____ Information
$ cat src/rtl/mem_pkg.sv
// Shared constants and entry type for the posted-write buffer between the core and exmemory.
package mem_pkg;

  localparam int DEF_WIDTH = 8;
  localparam int DEF_DEPTH = 4;
  localparam int PTR_W     = $clog2(DEF_DEPTH);

  typedef struct packed {
    logic [DEF_WIDTH-1:0] adr;
    logic [DEF_WIDTH-1:0] data;
  } wbuf_entry_t;

endpackage

$ cat src/rtl/wbuf_fifo.sv
// Circular {adr,data} store for the write buffer: pointers, occupancy, per-entry valid bits.
// Every entry is exposed so the top level can run an address compare across the whole queue.
module wbuf_fifo
  import mem_pkg::*;
#(
  parameter int WIDTH = DEF_WIDTH,
  parameter int DEPTH = DEF_DEPTH
) (
  input  logic                            clk,
  input  logic                            reset,
  input  logic                            push,
  input  logic                            pop,
  input  logic [WIDTH-1:0]                push_adr,
  input  logic [WIDTH-1:0]                push_data,
  output logic [WIDTH-1:0]                head_adr,
  output logic [WIDTH-1:0]                head_data,
  output logic [$clog2(DEPTH):0]          count,
  output logic                            full,
  output logic                            empty,
  output logic [$clog2(DEPTH)-1:0]        tail,
  output logic [DEPTH-1:0]                valid,
  output logic [DEPTH-1:0][WIDTH-1:0]     entry_adr,
  output logic [DEPTH-1:0][WIDTH-1:0]     entry_data
);

  localparam int P_W = $clog2(DEPTH);
  localparam int C_W = P_W + 1;

  logic [P_W-1:0]   head_reg, tail_reg;
  logic [C_W-1:0]   count_reg;
  logic [DEPTH-1:0] valid_reg, valid_next;
  logic [WIDTH-1:0] adr_mem  [DEPTH];
  logic [WIDTH-1:0] data_mem [DEPTH];
  logic             do_push, do_pop;

  assign full    = (count_reg == C_W'(DEPTH));
  assign empty   = (count_reg == '0);
  // Guard here as well so a misbehaving caller can never over- or under-run the queue.
  assign do_push = push && !full;
  assign do_pop  = pop && !empty;

  always_comb begin
    valid_next = valid_reg;
    if (do_pop)
      valid_next[head_reg] = 1'b0;
    if (do_push)
      valid_next[tail_reg] = 1'b1;
  end

  always_ff @(posedge clk or negedge reset) begin
    if (!reset) begin
      head_reg  <= '0;
      tail_reg  <= '0;
      count_reg <= '0;
      valid_reg <= '0;
    end else begin
      if (do_push)
        tail_reg <= tail_reg + P_W'(1);
      if (do_pop)
        head_reg <= head_reg + P_W'(1);
      count_reg <= count_reg + C_W'(do_push) - C_W'(do_pop);
      valid_reg <= valid_next;
    end
  end

  // Payload needs no reset: valid bits and count gate every use of it.
  always_ff @(posedge clk) begin
    if (do_push) begin
      adr_mem[tail_reg]  <= push_adr;
      data_mem[tail_reg] <= push_data;
    end
  end

  generate
    for (genvar gi = 0; gi < DEPTH; gi++) begin : g_entry
      assign entry_adr[gi]  = adr_mem[gi];
      assign entry_data[gi] = data_mem[gi];
    end
  endgenerate

  assign head_adr  = adr_mem[head_reg];
  assign head_data = data_mem[head_reg];
  assign count     = count_reg;
  assign tail      = tail_reg;
  assign valid     = valid_reg;

endmodule
File: config.mk
export PLATFORM = sky130hd
export DESIGN_NAME = adder_tree_sum
export DESIGN_NICKNAME = d
export VERILOG_FILES = /design/src/rtl/adder_tree_sum.sv
export SDC_FILE = /design/constraint.sdc
export NUM_CORES = 1
export LEC_CHECK = 0
export ABC_CLOCK_PERIOD_IN_PS = 5700
export BUFFER_PORTS_ARGS = -buffer_cell sky130_fd_sc_hd__buf_2
export CAP_MARGIN = 20
export CORE_MARGIN = 2
export CORE_UTILIZATION = 56
export DETAILED_ROUTE_END_ITERATION = 12
export GPL_TIMING_DRIVEN = 1
export PLACE_DENSITY_LB_ADDON = 0.2
export RECOVER_POWER = 25
export SKIP_LAST_GASP = 1
export SLEW_MARGIN = 10
export SYNTH_ARGS = -nofsm -noshare
export SYNTH_HDL_FRONTEND = slang
export SYNTH_SLANG_ARGS = --single-unit
File: constraint.sdc
create_clock -name i_clk -period 5.7 [get_ports i_clk]
set_clock_uncertainty 0.1 [all_clocks]
set_input_delay 0.855 -clock i_clk [delete_from_list [all_inputs] [get_ports i_clk]]
set_output_delay 0.855 -clock i_clk [all_outputs]
set_load 0.01 [all_outputs]
File: src/rtl/adder_tree_sum.sv
// Pipelined signed multi-operand adder for the FFT datapath.
// NUM operands of W bits are summed at full precision through a registered
// binary tree. The sum is then optionally scaled by a rounded arithmetic right
// shift and saturated or wrapped back to W bits. Valid and shift travel in
// lock-step with the data, and i_ce stalls every register.
module adder_tree_sum #(
  parameter int W         = 16,
  parameter int NUM       = 3,
  parameter int MAX_SHIFT = 4,
  parameter int SAT       = 1
) (
  input  logic                 i_clk,
  input  logic                 i_rst_n,
  input  logic                 i_ce,
  input  logic                 i_valid,
  input  logic [NUM*W-1:0]     i_data,
  input  logic [2:0]           i_shift,
  output logic                 o_valid,
  output logic signed [W-1:0]  o_sum,
  output logic                 o_ovf
);

  // Number of nodes present at tree level j (level 0 = the raw operands).
  function automatic int lvl_cnt(input int j);
    int n;
    n = NUM;
    for (int k = 0; k < j; k++) n = (n + 1) / 2;
    return n;
  endfunction

  // Index of the first node of level j in the flattened node list.
  function automatic int lvl_off(input int j);
    int o;
    o = 0;
    for (int k = 0; k < j; k++) o += lvl_cnt(k);
    return o;
  endfunction

  localparam int L    = $clog2(NUM);
  localparam int GW   = W + L;
  localparam int TOT  = lvl_off(L + 1);
  localparam int NREG = TOT - NUM;
  localparam logic [2:0] MS = 3'(MAX_SHIFT);

  if (NUM < 2 || NUM > 8 || MAX_SHIFT < 0 || MAX_SHIFT > 7) begin : g_bad_param
    $error("adder_tree_sum: NUM must be 2..8 and MAX_SHIFT 0..7");
  end

  // Rounded (half up) arithmetic right shift, evaluated one bit wider than
  // the tree so the rounding bias can never overflow.
  function automatic logic signed [GW:0] round_shift(input logic signed [GW-1:0] x,
                                                     input logic [2:0] s);
    logic signed [GW:0] xe;
    logic signed [GW:0] bias;
    xe   = (GW+1)'(x);
    bias = ((GW+1)'(1) << s) >> 1;
    return (xe + bias) >>> s;
  endfunction

  // Reduce to W bits: returns {overflow, value}. Out-of-range results clamp
  // to the nearest extreme when SAT=1, otherwise keep the low W bits.
  function automatic logic [W:0] clip(input logic signed [GW:0] r);
    logic fits;
    fits = (r[GW:W-1] == {(GW-W+2){r[W-1]}});
    if (fits || SAT == 0) return {~fits, r[W-1:0]};
    return {1'b1, (r[GW] ? {1'b1, {(W-1){1'b0}}} : {1'b0, {(W-1){1'b1}}})};
  endfunction

  logic signed [GW-1:0] node   [TOT];
  logic signed [GW-1:0] tree_p [NREG];
  logic [L-1:0]         vld_p;
  logic [2:0]           shf_p  [L];
  logic [2:0]           sh_in;
  logic signed [GW:0]   rnd;
  logic [W:0]           fin;

  assign sh_in = (i_shift > MS) ? MS : i_shift;

  // Flatten sign-extended operands and registered tree levels into one list.
  always_comb begin
    for (int k = 0; k < NUM; k++) node[k] = GW'($signed(i_data[k*W +: W]));
    for (int k = 0; k < NREG; k++) node[NUM+k] = tree_p[k];
  end

  // ---- tree levels 1..L: pairwise adds, odd leftover registered as-is ----
  for (genvar j = 1; j <= L; j++) begin : g_lvl
    for (genvar i = 0; i < lvl_cnt(j); i++) begin : g_node
      localparam int SRC = lvl_off(j-1) + 2*i;
      localparam int DST = lvl_off(j) - NUM + i;
      if (2*i + 1 < lvl_cnt(j-1)) begin : g_add
        // Sum of an adjacent pair from the previous level.
        always_ff @(posedge i_clk or negedge i_rst_n)
          if (!i_rst_n)  tree_p[DST] <= '0;
          else if (i_ce) tree_p[DST] <= node[SRC] + node[SRC+1];
      end else begin : g_pass
        // Unpaired node delayed one level to keep all paths equal.
        always_ff @(posedge i_clk or negedge i_rst_n)
          if (!i_rst_n)  tree_p[DST] <= '0;
          else if (i_ce) tree_p[DST] <= node[SRC];
      end
    end
  end

  // Valid flag and clamped shift follow the data through the tree levels.
  always_ff @(posedge i_clk or negedge i_rst_n)
    if (!i_rst_n) begin
      vld_p <= '0;
      for (int k = 0; k < L; k++) shf_p[k] <= '0;
    end else if (i_ce) begin
      vld_p[0] <= i_valid;
      shf_p[0] <= sh_in;
      for (int k = 1; k < L; k++) begin
        vld_p[k] <= vld_p[k-1];
        shf_p[k] <= shf_p[k-1];
      end
    end

  // ---- final stage: scale, saturate/wrap, register outputs ----
  assign rnd = round_shift(node[TOT-1], shf_p[L-1]);
  assign fin = clip(rnd);

  // Output register; holds the presented sample across a stall.
  always_ff @(posedge i_clk or negedge i_rst_n)
    if (!i_rst_n) begin
      o_valid <= 1'b0;
      o_sum   <= '0;
      o_ovf   <= 1'b0;
    end else if (i_ce) begin
      o_valid <= vld_p[L-1];
      o_sum   <= fin[W-1:0];
      o_ovf   <= fin[W];
    end

endmodule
________
_Work request_.
There is a run of lines above from the one with "logic signed [GW:0] bias;" to the one with "Out-of-range results clamp"; print exactly that run, both ends included, and nothing else.

_Your response_.
    logic signed [GW:0] bias;
    xe   = (GW+1)'(x);
    bias = ((GW+1)'(1) << s) >> 1;
    return (xe + bias) >>> s;
  endfunction

  // Reduce to W bits: returns {overflow, value}. Out-of-range results clamp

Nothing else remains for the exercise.